Where should we be best behaved?
One of my patients admonished his son about his bad behaviour.
“Come on Jamie, you don’t do that at school.“
“Daddy, there are rules at school.“
“Well, what did they teach you for the rules at school?“
“Be good, be kind, be neat, and be nice.“
“Why don’t you do those things here?“
“Daddy, those rules are for school.“
I am so often struck by the fact that individuals use a very different set of rules at home than outside of home. Or, more precisely from my practice, they seem to behave better in the outside world than they do with their partners.
A number of years ago I was lecturing, and posed a question. “If it is your wife who is going to be wheeling you around in a wheelchair when you are older, why are you treating your secretary – who isn’t going to be wheeling you around – better than your wife?“
Responses to the topic were invariably interesting. I would go into the room and wait for the comments to begin when I said nothing. Eventually one of the braver souls would ask me to expand on the topic – and I would reply that there was nothing much more to be said. However, why was it that individuals did treat their secretaries or work colleagues – or even their friends – better than they treated their partners?

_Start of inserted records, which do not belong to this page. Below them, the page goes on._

$ cat src/rtl/fpu_pkg.sv
// rtl/fpu_pkg.sv - shared FPU constants and 28-bit working mantissa field map
package fpu_pkg;

    localparam int BIAS       = 127;
    localparam int EXP_MAX    = 255;

    localparam int EXP_W      = 8;
    localparam int FRAC_W     = 23;
    localparam int MAN_W      = 24;

    localparam int IN_EXP_W   = 10;
    localparam int IN_MANT_W  = 28;
    localparam int NORM_W     = 27;
    localparam int WORK_EXP_W = 12;
    localparam int LZC_W      = 5;

    localparam int M_CARRY    = 27;
    localparam int M_HIDDEN   = 26;
    localparam int M_FRAC_HI  = 25;
    localparam int M_FRAC_LO  = 3;
    localparam int M_GUARD    = 2;
    localparam int M_ROUND    = 1;
    localparam int M_STICKY   = 0;

    // Sign-extend the biased input exponent into the wider working exponent
    // so that normalisation shifts and rounding carries cannot wrap.
    function automatic logic [WORK_EXP_W-1:0] widen_exp(input logic [IN_EXP_W-1:0] e);
        return {{(WORK_EXP_W - IN_EXP_W){e[IN_EXP_W-1]}}, e};
    endfunction

endpackage

$ cat src/rtl/fpu_lzc.sv
// rtl/fpu_lzc.sv - combinational leading-zero count of a 27-bit mantissa
import fpu_pkg::*;

module fpu_lzc (
    input  logic [NORM_W-1:0] value,
    output logic [LZC_W-1:0]  count
);

    // Scan from LSB upwards so the highest set bit wins; all-zero yields 27.
    always_comb begin
        count = 5'd27;
        for (int i = 0; i < NORM_W; i++) begin
            if (value[i]) begin
                count = 5'(NORM_W - 1 - i);
            end
        end
    end

endmodule

$ cat src/rtl/fpu_pack.sv
// rtl/fpu_pack.sv - two-stage normalise and round-to-nearest-even IEEE single packer
import fpu_pkg::*;

module fpu_pack (
    input  logic                 clk,
    input  logic                 reset,
    input  logic                 in_valid,
    output logic                 in_ready,
    input  logic                 in_sign,
    input  logic [IN_EXP_W-1:0]  in_exponent,
    input  logic [IN_MANT_W-1:0] in_mantissa,
    input  logic [1:0]           in_operator,
    output logic                 out_valid,
    input  logic                 out_ready,
    output logic [31:0]          out_result,
    output logic [1:0]           out_operator,
    output logic                 out_overflow,
    output logic                 out_underflow,
    output logic                 out_inexact
);

    // Stage 1 registers: normalised mantissa has the hidden bit at [26]
    // (zero only for a zero result) with guard/round/sticky in [2:0].
    logic                  s1_valid;
    logic                  s1_sign;
    logic [WORK_EXP_W-1:0] s1_exp;
    logic [NORM_W-1:0]     s1_mant;
    logic [1:0]            s1_op;

    logic                  s2_ready;

    logic [LZC_W-1:0]      lz_count;
    logic [WORK_EXP_W-1:0] exp_ext;
    logic [NORM_W-1:0]     norm_mant;
    logic [WORK_EXP_W-1:0] norm_exp;

    logic                  round_up;
    logic                  inexact;
    logic [MAN_W-1:0]      frac_sum;
    logic [FRAC_W-1:0]     rnd_frac;
    logic [WORK_EXP_W-1:0] rnd_exp;
    logic                  nonzero;
    logic [31:0]           pack_result;
    logic                  pack_ovf;
    logic                  pack_unf;
    logic                  pack_inx;

    assign s2_ready = !out_valid || out_ready;
    assign in_ready = !s1_valid || s2_ready;
    assign exp_ext  = widen_exp(in_exponent);

    fpu_lzc u_lzc (
        .value (in_mantissa[M_HIDDEN:0]),
        .count (lz_count)
    );

    // Normalise: fold an adder carry back down, or shift the leading one up to the hidden position.
    always_comb begin
        norm_mant = '0;
        norm_exp  = '0;
        if (in_mantissa[M_CARRY]) begin
            norm_mant = {in_mantissa[M_CARRY:2], in_mantissa[1] | in_mantissa[0]};
            norm_exp  = exp_ext + 12'd1;
        end else if (in_mantissa[M_HIDDEN:0] != '0) begin
            norm_mant = in_mantissa[M_HIDDEN:0] << lz_count;
            norm_exp  = exp_ext - {7'd0, lz_count};
        end
    end

    // Stage 1 register advances whenever stage 2 can take its current contents.
    always_ff @(posedge clk or posedge reset) begin
        if (reset) begin
            s1_valid <= 1'b0;
            s1_sign  <= 1'b0;
            s1_exp   <= '0;
            s1_mant  <= '0;
            s1_op    <= '0;
        end else if (in_ready) begin
            s1_valid <= in_valid;
            if (in_valid) begin
                s1_sign <= in_sign;
                s1_exp  <= norm_exp;
                s1_mant <= norm_mant;
                s1_op   <= in_operator;
            end
        end
    end

    // Round to nearest even on the normalised mantissa, then classify the exponent.
    always_comb begin
        nonzero  = s1_mant[M_HIDDEN];
        inexact  = s1_mant[M_GUARD] | s1_mant[M_ROUND] | s1_mant[M_STICKY];
        round_up = s1_mant[M_GUARD] &
                   (s1_mant[M_ROUND] | s1_mant[M_STICKY] | s1_mant[M_FRAC_LO]);
        frac_sum = {1'b0, s1_mant[M_FRAC_HI:M_FRAC_LO]} + {23'd0, round_up};
        rnd_frac = frac_sum[FRAC_W-1:0];
        rnd_exp  = s1_exp + {11'd0, frac_sum[FRAC_W]};

        pack_result = {s1_sign, rnd_exp[EXP_W-1:0], rnd_frac};
        pack_ovf    = 1'b0;
        pack_unf    = 1'b0;
        pack_inx    = inexact;
        if (!nonzero) begin
            pack_result = {s1_sign, 31'h0};
            pack_inx    = 1'b0;
        end else if ($signed(rnd_exp) >= 12'sd255) begin
            pack_result = {s1_sign, 8'hFF, 23'h0};
            pack_ovf    = 1'b1;
            pack_inx    = 1'b1;
        end else if ($signed(rnd_exp) <= 12'sd0) begin
            pack_result = {s1_sign, 31'h0};
            pack_unf    = 1'b1;
            pack_inx    = 1'b1;
        end
    end

    // Stage 2 / output register holds its result until the consumer takes it.
    always_ff @(posedge clk or posedge reset) begin
        if (reset) begin
            out_valid     <= 1'b0;
            out_result    <= '0;
            out_operator  <= '0;
            out_overflow  <= 1'b0;
            out_underflow <= 1'b0;
            out_inexact   <= 1'b0;
        end else if (s2_ready) begin
            out_valid <= s1_valid;
            if (s1_valid) begin
                out_result    <= pack_result;
                out_operator  <= s1_op;
                out_overflow  <= pack_ovf;
                out_underflow <= pack_unf;
                out_inexact   <= pack_inx;
            end
        end
    end

endmodule

$ cat config.mk
export PLATFORM = sky130hd
export DESIGN_NAME = fpu_pack
export DESIGN_NICKNAME = d
export VERILOG_FILES = /design/src/rtl/fpu_pkg.sv /design/src/rtl/fpu_lzc.sv /design/src/rtl/fpu_pack.sv
export SDC_FILE = /design/constraint.sdc
export NUM_CORES = 1
export LEC_CHECK = 0
export BUFFER_PORTS_ARGS = -buffer_cell sky130_fd_sc_hd__buf_2
export CORE_MARGIN = 5
export CORE_UTILIZATION = 31
export CTS_CLUSTER_SIZE = 28
export DETAILED_ROUTE_END_ITERATION = 8
export GPL_ROUTABILITY_DRIVEN = 0
export SYNTH_ARGS = -nofsm -noshare
export SYNTH_HDL_FRONTEND = slang
export SYNTH_SLANG_ARGS = --single-unit
export TNS_END_PERCENT = 50
$ cat constraint.sdc
create_clock -name clk -period 4 [get_ports clk]
set_input_delay 0.4 -clock clk [delete_from_list [all_inputs] [get_ports clk]]
set_output_delay 0.4 -clock clk [all_outputs]
set_load 0.1 [all_outputs]
==> impl_metrics.py <==
metrics = {
    "min_path": {
        "min_path_type": "primary input to flip-flop",
    },
    "pwr": {
        "max-vdd-ir-drop_uv": 208,
        "total_leakage_power_nw": 3.10,
        "power.share.clock": 0.274,
        "p_sw_frac": 0.448,
        "power_frac_seq": 0.304,
        "combPwrFrac": 0.421,
        "p_per_area_nw_per_um2": 501,
        "p_switching_mw": 1.62,
        "intPower_mw": 2.00,
    },
    "routing": {
        "vias": 6094,
        "first_pass_iters": 5,
        "highest_layer": "met4",
        "drc": 0,
        "dr.first_iter.drc_count": 737,
        "wl_met1_um": 9190,
        "route.met3.wl_um": 1570,
        "vias_per_cell": 5.52,
        "wirelength_um": 19500,
        "ant_nets": 0,
        "wl_per_cell_um": 17.6,
        "wl_met2_um": 8050,
    },
    "final_layout": {
        "syn2layout_area_growth_pct": 17.0,
        "antennaDiodeCount": 0,
        "drive_gt1_frac": 0.177,
        "final_nets": 889,
        "fill_cells": 2063,
        "final_area_um2": 7220,
    },
    "synthesis": {
        "synth_top_cell_by_area": "dfrtp_1",
        "syn_nets": 821,
        "synth_cells": 766,
        "ys_warn_count": 0,
        "synth_edf_count": 0,
        "synth-seq-area-share": 0.324,
        "ys_top_cells_by_area": "dfrtp_1 (32%), nand2_1 (6.2%), mux2i_1 (5.8%), nor2_1 (4.9%), a21oi_1 (4.6%)",
        "avgSynthCellArea_um2": 8.06,
        "synth.cell_area_um2": 6170,
        "async_reset_ff_frac": 1.00,
        "synth_flop_cell": "dfrtp_1",
        "synth_cell_types": 79,
        "ys_ff_latch": 80,
        "synth_top_area_share": 0.324,
    },
    "sta": {
        "rsz0062_at_grt": "no",
        "finalHoldViolCount": 0,
        "max_freq_ghz": 0.287,
        "tightest_slew_ns": 1.05,
        "slew-limit-headroom": 0.298,
        "finalWorstPathRequiredPeriod_ns": 3.49,
        "fin_setup_tns_ns": 0,
        "finalMaxSlewViolations": 0,
        "setup_viol": 0,
        "period_share": 0.872,
        "skew_ns": 0.00497,
    },
    "setup_path": {
        "max_stage_delay_ns": 0.38,
        "worstPathMaxFanout": 23,
        "worstSetupStartpointType": "flip-flop",
        "crit_type": "flip-flop to flip-flop",
        "arrival_ns": 3.73,
        "crit_path_top_delay_cell": "dfrtp_1",
        "crit_chain": "and2_1 -> nand3_1 -> nor2_1 -> nand4_1 -> nor4_1 -> ha_1 -> ha_1 -> nand3_1 -> nor2_1 -> xnor2_1 -> nor3_1 -> o31a_1 -> o221ai_1 -> nand4_1 -> buf_4 -> o21ai_0",
        "critPathRequiredTime_ns": 4.25,
        "worstSetupEndpointType": "flip-flop",
    },
    "global_route": {
        "grt_usage": 0.172,
        "grt_max_degree": 62,
        "grt_pass1_vias": 5744,
        "grt_overflow": 0,
        "antenna_found_initial": 0,
        "grt_pass1_wl_um": 31200,
    },
    "status": {
        "outcome": "finished clean",
    },
    "cts": {
        "ctsHoldBuffers": 0,
        "clock_latency_ns": 0.33,
        "ctsResizeCount": 0,
        "root_buffer": "clkbuf_16",
        "tritoncts": "built",
        "cts.sinks": 80,
        "cts_buffer_depth": 2,
        "post_cts_buffers": 0,
        "cts_made_buffers": 9,
        "htreeDepth": 3,
        "clk_pin_slew_worst_paths_ns": 0.06,
    },
    "floorplan": {
        "rows": 51,
        "dieWidth_um": 151,
        "core-area_um2": 19500,
        "die_y_um": 151,
        "die_area_um2": 22800,
        "ios": 84,
        "start_util": 0.316,
    },
    "placed_design": {
        "io_buffers": 83,
        "dpl_cell_area_um2": 6850,
        "hpwl_um": 14900,
    },
    "flow_run": {
        "maxCapViolCount": 0,
    },
}
[final cells by class]
class	count	area [um2]	share of cell area
Clock buffer	10	239	0.0331
Clock inverter	5	129	0.0178
Inverter	23	95.1	0.0132
Multi-Input combinational cell	617	3860	0.534
Sequential cell	80	2000	0.277
Tap cell	265	332	0.0459
Timing Repair Buffer	103	566	0.0783
[final timing paths]
| check | startpoint | slack (ns) | cells after the start | end |
|---|---|---|---|---|
| min in group asynchronous | reset | 0.28 | 2 | out_result[0] |
| worst max-delay path | s1_mant[3] | 0.51 | 16 | out_result[22] |
| worst min-delay path | in_operator[0] | 0.26 | 3 | s1_op[0] |
| worst max register to register | s1_mant[3] | 0.51 | 16 | out_result[22] |
| max in group asynchronous | reset | 2.91 | 3 | s1_mant[17] |
| worst min register to register | s1_sign | 0.46 | 2 | out_result[31] |
[worst max-delay path: cells and delay by family, from the launching register on]
| family | cells | cell delay [ns] |
|---|---|---|
| xor gates and xnor gates | 1 | 0.17 |
| adders and majority gates | 2 | 0.45 |
| and+or+nand+nor | 9 | 1.47 |
| buffers and inverters | 1 | 0.23 |
| DFF | 1 | 0.38 |
| AOI/OAI and AO/OA | 3 | 0.71 |
[per-layer routing]
layer | vias up | track usage
li1 | 2916 | -
met1 | 2816 | 0.262
met2 | 318 | 0.240
met3 | 44 | 0.0281
met4 | 0 | 0.0712
met5 | - | 0
[state kept, by name, indices dropped and copies added, names as in the netlist]
signal	count
out_result	32
s1_mant	27
s1_exp	11
out_operator	2
s1_op	2
out_inexact	1
out_overflow	1
out_underflow	1
out_valid	1
s1_sign	1
s1_valid	1
[layout by cell type (no fill, tap or decap), types with 5 or more instances in the layout]
master	netlist	layout
nand2_1	102	102
buf_2	7	83
nor2_1	81	81
dfrtp_1	80	80
a21oi_1	57	57
o21ai_0	50	50
mux2i_1	36	36
nand3_1	29	29
xnor2_1	24	24
nor3_1	20	20
buf_4	4	20
inv_1	20	19
xor2_1	18	18
a221oi_1	14	14
nand2b_1	13	13
and3_1	12	12
a31oi_1	9	9
ha_1	9	9
clkbuf_16	0	9
or3_1	8	8
o21ai_1	8	8
o22ai_1	7	7
nand4_1	7	7
mux2_2	7	7
o221ai_1	7	7
o21a_1	5	5
nor4_1	5	5
[synthesized netlist by cell type, types with 7 or more instances]
cell,n
a21oi_1,57
a31oi_1,9
ha_1,9
a221oi_1,14
dfrtp_1,80
o21ai_1,8
nor2_1,81
nand3_1,29
mux2i_1,36
clkbuf_1,30
xnor2_1,24
o221ai_1,7
o21ai_0,50
nor3_1,20
buf_2,7
and3_1,12
or3_1,8
nand2b_1,13
xor2_1,18
o22ai_1,7
nand4_1,7
mux2_2,7
nand2_1,102
inv_1,20
[power groups by stage]
stage,logic [mW],registers [mW],clock network (mW)
after global routing,1.62,1.13,1.05
after global placement,1.52,1.11,0
final,1.52,1.10,0.993
after CTS,1.52,1.10,1.02
after floorplan,0.511,1.79,0
after detailed placement,1.52,1.12,0
[kinds of logic (layout without fill, tap and decap cells)]
logic type,count (synthesis),after routing,share of synthesized area
adder cells (fa/ha/maj),10,10,0.0215
XOR/XNOR,42,42,0.0596
AO/OA/AOI/OAI,216,216,0.232
flip-flops,80,80,0.324
multiplexers,47,47,0.0784
buffers and inverters,69,141,0.0507
AND/OR/NAND/NOR,302,302,0.233
[through the flow]
stage	total power [mW]	cells	util	hold slack [ns]	setup slack, ns
final	3.62	1103	0.370	0.258	0.514
after CTS	3.64	1103	0.370	0.247	0.453
after detailed placement	2.63	1088	0.351	0.448	0.440
after global placement	2.63	1088	0.351	0.446	0.438
after floorplan	2.30	766	-	0.439	0.529
after global routing	3.79	1103	0.370	0.263	0.0831
Power figures use the tool's default switching activity.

Of course, the answers usually devolve about the thought that, we regard our partners as extensions of ourselves – and therefore are more careless with them. We don’t feel we have to be on good behaviour with them. We don’t, therefore, feel that we have to be careful about what we say.
For me, the opposite is true. My best behaviour should be for my better half – not for the outside world. After all, I will be depending upon her one day. Besides which, if I have chosen to marry her because I love her, why should I be badly behaved with her, and better behaved with those I had not chosen to marry?